There seems to be a common sonic theme running through all eight tracks, though it might take you until "Numb Hand" to truly appreciate it fully. The beauty of the minimalist approach is in the subtlety of each movement, and how profound it can be to the mix as a whole. Simple guitar strums hit harder, plucked bass strings rattle longer, and kick drums sound more forceful when they aren't buried in layer after layer of extras. This is not to be mistaken for lack of creative flow or ability; quite to the contrary, it takes a sharp set of minds to realize that less can be more, especially when that less is so well constructed. The longest track on the album, which clocks in at just over seven minutes, is no different. For "Trollstigen," it may even be more important to maintain that level of stripped down riffing, as once again, Estill gives a vocal hook that could haunt your dreams in the best possible way. It's worth noting that this is not the release for the casual metal fan who needs drum rolls and fills to remain attached; drummer Slim TX does so much for the atmospheric quality of the album by not throwing in blast beats or sets of double kicks, just for the sake of adding them. Even as the song fades out, and Estill croons, "carry on," a single chill travels the entire length of your spine to your lower brain stem.
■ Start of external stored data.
==> config.mk <==
export PLATFORM = sky130hd
export DESIGN_NAME = mem_access
export DESIGN_NICKNAME = d
export VERILOG_FILES = /design/src/rtl/mem_access.sv
export SDC_FILE = /design/constraint.sdc
export NUM_CORES = 1
export LEC_CHECK = 0
export BUFFER_PORTS_ARGS = -buffer_cell sky130_fd_sc_hd__buf_4
export CAP_MARGIN = 10
export CORE_UTILIZATION = 52
export DETAILED_ROUTE_END_ITERATION = 7
export PLACE_DENSITY = 0.86
export SETUP_SLACK_MARGIN = 0.5
export SLEW_MARGIN = 5
export SYNTH_ARGS = -nofsm -noshare
export SYNTH_HDL_FRONTEND = slang
export SYNTH_SLANG_ARGS = --single-unit
==> constraint.sdc <==
create_clock -name clk -period 5 [get_ports clk]
set_input_delay 0.25 -clock clk [delete_from_list [all_inputs] [get_ports clk]]
set_output_delay 0.25 -clock clk [all_outputs]
set_load 0.005 [all_outputs]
With a slightly lighter mood, "I:M:O" brings out a lot of the post-rock element that has been flickering in the background throughout. Without the vocal element at play, it is up to the instrumental melody to arry the track, which is does with no resistance whatsoever. The track has a lighter side, like a single spotlight through a smokey bar; it's uptempo at times, but with an arc that brings it back into solemn territory. Back in a true lead role, Phillips hits a home run with his vocals on "HW:R," not to mention the main guitar melody that dominates the track. The harmonies that you achieve through these male and female vocal tradeoffs deserves to be highlighted, and it is here. Where Phillips nails down the verse, Estill is right behind to pick up the chorus. It wouldn't be too far off base, I would hope, to draw a comparison between this track and the beloved "California Dreamin'" by The Mamas And The Papas. Both embody that dreary sense of melody in special ways. Without belaboring its importance, the placement of "Lungr" at the tail end of the album is a choice that took both savvy and courage to make. With a beautiful sense of harmony and structure, it could have easily been a lead single, put into the three or four slot without a second thought. But as the final notes fade out, it fits the clean up role better than any other track could have.

There have been plenty of great albums released this year; power metal, stoner doom, black metal, they've all seen representation. But True Widow are in a class all their own, the lone member of a club that all bands should hope to one day be included. This album is a different kind of great, a transcendent, floating above it all kind of greatness. It's simple, yet complex in its delivery. It's dark, yet somehow invigorating. And most of all, "Circumambulation" is smart in every possible way. The album is more than just a rainy day listen, or a sunny day in the car; somehow it manages to be all of those things and more, finding a firm place in your short list of albums to have with you at all times. For some, it might not hit home as squarely as it does for others. That is, of course, the nature of music itself. But if you can just let go of yourself for forty some odd minutes, and let these eight grainy, cloudy tracks emanate from your speakers and surround you, chances are you'll be convinced. Call it what you will; but "Circumambulation" is going to make a lot of Top Ten lists come December, and even more Desert Island Discs lists in years to come.